**Action item**: The records below are made of lines; count those holding the word "return" and give the number only.

+-------+

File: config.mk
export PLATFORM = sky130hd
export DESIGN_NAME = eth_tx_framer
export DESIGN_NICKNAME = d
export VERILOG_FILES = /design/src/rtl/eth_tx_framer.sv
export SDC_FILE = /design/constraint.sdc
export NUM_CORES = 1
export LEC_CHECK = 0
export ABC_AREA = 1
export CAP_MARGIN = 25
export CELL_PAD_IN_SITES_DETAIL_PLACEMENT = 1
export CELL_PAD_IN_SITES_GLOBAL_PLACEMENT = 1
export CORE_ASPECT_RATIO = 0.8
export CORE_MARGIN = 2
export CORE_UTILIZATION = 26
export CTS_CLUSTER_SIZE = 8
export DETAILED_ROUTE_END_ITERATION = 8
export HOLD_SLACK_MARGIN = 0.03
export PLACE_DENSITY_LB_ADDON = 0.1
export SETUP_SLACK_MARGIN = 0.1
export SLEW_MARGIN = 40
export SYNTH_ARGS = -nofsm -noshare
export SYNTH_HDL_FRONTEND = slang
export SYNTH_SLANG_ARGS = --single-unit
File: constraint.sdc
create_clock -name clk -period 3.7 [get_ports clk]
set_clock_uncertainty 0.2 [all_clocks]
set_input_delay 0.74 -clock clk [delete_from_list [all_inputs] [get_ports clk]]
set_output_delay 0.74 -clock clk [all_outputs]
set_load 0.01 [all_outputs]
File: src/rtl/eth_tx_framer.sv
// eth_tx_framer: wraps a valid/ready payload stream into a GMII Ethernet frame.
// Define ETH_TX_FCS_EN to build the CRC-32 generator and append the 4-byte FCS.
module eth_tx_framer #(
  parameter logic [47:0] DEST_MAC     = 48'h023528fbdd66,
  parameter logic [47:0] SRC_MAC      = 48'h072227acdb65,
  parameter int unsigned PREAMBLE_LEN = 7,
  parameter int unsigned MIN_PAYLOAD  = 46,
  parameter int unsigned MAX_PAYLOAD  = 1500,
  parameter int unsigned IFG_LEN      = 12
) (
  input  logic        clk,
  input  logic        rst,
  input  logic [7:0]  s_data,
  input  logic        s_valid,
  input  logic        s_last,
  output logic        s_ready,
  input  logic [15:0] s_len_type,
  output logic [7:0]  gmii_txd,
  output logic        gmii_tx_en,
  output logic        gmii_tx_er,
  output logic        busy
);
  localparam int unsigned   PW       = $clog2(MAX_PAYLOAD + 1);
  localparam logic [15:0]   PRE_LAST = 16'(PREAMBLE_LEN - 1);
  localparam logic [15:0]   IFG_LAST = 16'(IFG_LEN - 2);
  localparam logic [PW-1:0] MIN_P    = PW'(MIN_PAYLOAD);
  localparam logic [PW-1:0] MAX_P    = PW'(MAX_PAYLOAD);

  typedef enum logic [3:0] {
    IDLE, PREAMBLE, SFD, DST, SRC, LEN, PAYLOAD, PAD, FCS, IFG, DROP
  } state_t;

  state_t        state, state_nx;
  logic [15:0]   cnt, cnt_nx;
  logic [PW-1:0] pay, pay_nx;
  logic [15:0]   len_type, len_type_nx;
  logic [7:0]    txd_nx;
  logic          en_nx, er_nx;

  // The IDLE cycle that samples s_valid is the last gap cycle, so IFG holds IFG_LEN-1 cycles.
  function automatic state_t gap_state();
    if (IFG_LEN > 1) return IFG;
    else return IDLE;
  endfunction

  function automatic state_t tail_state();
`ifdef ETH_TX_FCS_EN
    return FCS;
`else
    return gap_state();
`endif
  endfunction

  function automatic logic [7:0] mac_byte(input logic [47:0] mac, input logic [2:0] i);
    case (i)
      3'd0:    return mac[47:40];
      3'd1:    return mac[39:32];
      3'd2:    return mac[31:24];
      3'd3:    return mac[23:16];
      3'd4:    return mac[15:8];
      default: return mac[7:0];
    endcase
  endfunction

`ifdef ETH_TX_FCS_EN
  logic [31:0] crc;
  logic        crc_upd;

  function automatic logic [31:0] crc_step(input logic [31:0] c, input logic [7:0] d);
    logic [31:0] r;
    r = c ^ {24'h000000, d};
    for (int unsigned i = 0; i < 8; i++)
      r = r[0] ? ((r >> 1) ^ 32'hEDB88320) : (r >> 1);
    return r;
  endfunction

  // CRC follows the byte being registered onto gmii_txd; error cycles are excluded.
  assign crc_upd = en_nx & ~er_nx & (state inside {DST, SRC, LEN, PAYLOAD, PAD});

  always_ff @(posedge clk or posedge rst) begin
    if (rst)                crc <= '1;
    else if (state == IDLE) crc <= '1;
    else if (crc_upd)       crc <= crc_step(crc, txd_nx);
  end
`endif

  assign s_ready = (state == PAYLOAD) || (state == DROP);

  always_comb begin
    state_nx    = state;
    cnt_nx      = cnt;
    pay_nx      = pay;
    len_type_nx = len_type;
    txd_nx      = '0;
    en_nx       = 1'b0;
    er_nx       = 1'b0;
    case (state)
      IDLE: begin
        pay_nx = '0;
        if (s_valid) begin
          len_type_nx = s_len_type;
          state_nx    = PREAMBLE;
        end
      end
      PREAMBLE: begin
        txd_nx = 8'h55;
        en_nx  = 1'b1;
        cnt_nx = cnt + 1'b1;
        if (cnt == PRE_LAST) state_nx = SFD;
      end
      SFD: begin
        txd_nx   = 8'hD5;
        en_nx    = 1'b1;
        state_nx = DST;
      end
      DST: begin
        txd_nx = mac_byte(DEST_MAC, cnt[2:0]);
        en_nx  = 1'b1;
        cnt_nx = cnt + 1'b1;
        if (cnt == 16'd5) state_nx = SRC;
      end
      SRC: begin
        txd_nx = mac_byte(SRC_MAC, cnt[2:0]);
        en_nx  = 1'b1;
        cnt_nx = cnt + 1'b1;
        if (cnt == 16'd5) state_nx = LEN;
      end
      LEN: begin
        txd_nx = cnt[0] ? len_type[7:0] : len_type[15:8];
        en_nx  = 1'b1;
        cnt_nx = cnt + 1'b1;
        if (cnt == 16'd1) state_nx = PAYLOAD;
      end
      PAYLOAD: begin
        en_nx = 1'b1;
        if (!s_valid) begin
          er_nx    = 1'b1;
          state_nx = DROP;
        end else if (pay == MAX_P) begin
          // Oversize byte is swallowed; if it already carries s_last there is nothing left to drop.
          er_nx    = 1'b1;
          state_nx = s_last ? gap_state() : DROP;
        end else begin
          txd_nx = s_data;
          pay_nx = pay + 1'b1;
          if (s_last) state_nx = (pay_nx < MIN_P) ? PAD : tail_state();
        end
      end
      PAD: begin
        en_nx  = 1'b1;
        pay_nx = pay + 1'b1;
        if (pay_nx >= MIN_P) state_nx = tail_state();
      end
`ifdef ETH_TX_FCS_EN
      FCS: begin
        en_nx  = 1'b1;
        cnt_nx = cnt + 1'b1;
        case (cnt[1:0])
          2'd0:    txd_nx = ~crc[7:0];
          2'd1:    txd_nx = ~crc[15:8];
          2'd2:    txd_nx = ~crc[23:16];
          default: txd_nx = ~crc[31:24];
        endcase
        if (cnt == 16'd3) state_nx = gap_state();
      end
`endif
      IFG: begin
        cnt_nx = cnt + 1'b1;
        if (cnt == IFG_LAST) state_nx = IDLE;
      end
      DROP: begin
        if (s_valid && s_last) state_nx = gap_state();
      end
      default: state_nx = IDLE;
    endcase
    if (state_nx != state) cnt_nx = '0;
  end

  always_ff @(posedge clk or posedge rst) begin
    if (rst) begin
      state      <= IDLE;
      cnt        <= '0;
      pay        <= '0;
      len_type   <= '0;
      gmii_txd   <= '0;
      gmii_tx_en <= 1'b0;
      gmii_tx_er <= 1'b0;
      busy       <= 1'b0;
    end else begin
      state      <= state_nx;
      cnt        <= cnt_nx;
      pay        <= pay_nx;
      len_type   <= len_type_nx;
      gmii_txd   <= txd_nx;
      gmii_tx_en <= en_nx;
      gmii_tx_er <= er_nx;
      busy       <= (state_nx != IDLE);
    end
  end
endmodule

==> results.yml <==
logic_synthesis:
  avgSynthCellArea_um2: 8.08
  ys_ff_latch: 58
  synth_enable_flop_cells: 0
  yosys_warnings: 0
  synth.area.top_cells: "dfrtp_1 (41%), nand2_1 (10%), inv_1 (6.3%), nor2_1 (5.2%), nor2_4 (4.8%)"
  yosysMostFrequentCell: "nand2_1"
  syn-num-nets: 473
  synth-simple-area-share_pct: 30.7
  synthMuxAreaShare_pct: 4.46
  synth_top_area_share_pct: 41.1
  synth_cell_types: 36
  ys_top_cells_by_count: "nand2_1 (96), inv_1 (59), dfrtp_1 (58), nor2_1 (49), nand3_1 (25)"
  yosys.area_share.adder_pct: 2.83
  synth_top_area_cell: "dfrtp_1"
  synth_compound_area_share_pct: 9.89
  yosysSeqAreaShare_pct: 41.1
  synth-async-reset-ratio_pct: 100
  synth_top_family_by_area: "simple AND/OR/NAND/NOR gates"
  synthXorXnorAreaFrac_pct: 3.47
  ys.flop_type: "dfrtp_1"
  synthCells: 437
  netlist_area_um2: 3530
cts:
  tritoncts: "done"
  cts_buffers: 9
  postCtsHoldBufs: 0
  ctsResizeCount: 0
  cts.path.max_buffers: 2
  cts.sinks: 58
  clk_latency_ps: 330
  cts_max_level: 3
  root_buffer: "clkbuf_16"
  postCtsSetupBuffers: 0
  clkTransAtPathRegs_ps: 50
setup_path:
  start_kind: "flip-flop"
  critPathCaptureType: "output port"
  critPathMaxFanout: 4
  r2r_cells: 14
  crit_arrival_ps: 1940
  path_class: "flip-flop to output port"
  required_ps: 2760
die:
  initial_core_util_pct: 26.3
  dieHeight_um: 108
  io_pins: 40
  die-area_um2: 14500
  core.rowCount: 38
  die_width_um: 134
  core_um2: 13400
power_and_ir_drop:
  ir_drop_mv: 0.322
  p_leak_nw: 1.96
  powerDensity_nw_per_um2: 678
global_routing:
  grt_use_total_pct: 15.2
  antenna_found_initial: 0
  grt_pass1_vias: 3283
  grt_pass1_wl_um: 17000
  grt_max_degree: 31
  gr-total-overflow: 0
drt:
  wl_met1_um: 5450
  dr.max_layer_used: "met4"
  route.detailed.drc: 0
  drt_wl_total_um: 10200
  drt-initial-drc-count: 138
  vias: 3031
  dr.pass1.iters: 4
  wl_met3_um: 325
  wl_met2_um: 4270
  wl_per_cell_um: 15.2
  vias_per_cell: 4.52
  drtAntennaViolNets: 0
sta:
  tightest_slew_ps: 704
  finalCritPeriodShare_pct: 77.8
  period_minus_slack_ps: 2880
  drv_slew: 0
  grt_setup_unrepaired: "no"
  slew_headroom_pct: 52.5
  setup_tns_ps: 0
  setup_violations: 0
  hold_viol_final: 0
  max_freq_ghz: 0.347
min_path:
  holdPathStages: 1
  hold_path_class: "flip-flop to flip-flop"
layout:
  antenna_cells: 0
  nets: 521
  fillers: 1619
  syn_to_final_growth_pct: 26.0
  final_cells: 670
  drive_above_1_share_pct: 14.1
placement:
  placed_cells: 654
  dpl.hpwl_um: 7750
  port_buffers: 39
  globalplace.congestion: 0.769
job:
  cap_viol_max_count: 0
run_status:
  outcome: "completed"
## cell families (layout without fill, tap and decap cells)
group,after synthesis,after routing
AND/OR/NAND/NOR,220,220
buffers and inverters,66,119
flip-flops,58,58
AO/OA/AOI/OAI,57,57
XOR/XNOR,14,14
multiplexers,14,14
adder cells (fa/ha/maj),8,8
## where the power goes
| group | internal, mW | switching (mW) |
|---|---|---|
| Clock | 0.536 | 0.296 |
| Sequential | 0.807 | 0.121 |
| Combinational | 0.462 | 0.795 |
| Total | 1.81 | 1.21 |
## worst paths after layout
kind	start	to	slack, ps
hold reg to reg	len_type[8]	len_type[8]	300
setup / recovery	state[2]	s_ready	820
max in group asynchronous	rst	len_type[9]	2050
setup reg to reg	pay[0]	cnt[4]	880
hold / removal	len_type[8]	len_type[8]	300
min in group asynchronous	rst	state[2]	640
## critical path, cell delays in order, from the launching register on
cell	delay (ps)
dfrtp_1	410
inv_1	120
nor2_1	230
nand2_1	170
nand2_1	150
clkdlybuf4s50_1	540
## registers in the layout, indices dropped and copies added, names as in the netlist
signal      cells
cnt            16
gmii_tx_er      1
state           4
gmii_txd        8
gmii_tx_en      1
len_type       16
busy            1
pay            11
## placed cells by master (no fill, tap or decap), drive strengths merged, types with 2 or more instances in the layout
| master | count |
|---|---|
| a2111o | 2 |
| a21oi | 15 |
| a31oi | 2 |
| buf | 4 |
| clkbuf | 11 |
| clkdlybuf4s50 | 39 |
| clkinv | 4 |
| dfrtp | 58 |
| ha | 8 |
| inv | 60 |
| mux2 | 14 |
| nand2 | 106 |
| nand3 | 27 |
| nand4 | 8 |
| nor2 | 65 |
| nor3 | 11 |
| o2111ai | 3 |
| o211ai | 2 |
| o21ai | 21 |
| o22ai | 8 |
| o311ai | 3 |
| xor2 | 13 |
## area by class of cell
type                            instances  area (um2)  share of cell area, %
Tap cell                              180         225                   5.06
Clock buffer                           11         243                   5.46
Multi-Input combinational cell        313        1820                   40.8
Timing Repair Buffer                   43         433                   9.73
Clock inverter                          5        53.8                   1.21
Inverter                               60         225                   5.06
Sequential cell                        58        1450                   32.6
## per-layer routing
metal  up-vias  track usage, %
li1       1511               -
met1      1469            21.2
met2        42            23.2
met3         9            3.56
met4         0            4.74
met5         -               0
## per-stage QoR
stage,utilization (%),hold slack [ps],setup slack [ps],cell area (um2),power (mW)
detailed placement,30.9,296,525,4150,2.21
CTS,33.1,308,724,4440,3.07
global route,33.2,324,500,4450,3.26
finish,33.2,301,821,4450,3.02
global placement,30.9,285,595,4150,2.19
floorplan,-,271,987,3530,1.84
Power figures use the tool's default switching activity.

+-------+

**Answer for the task**: 11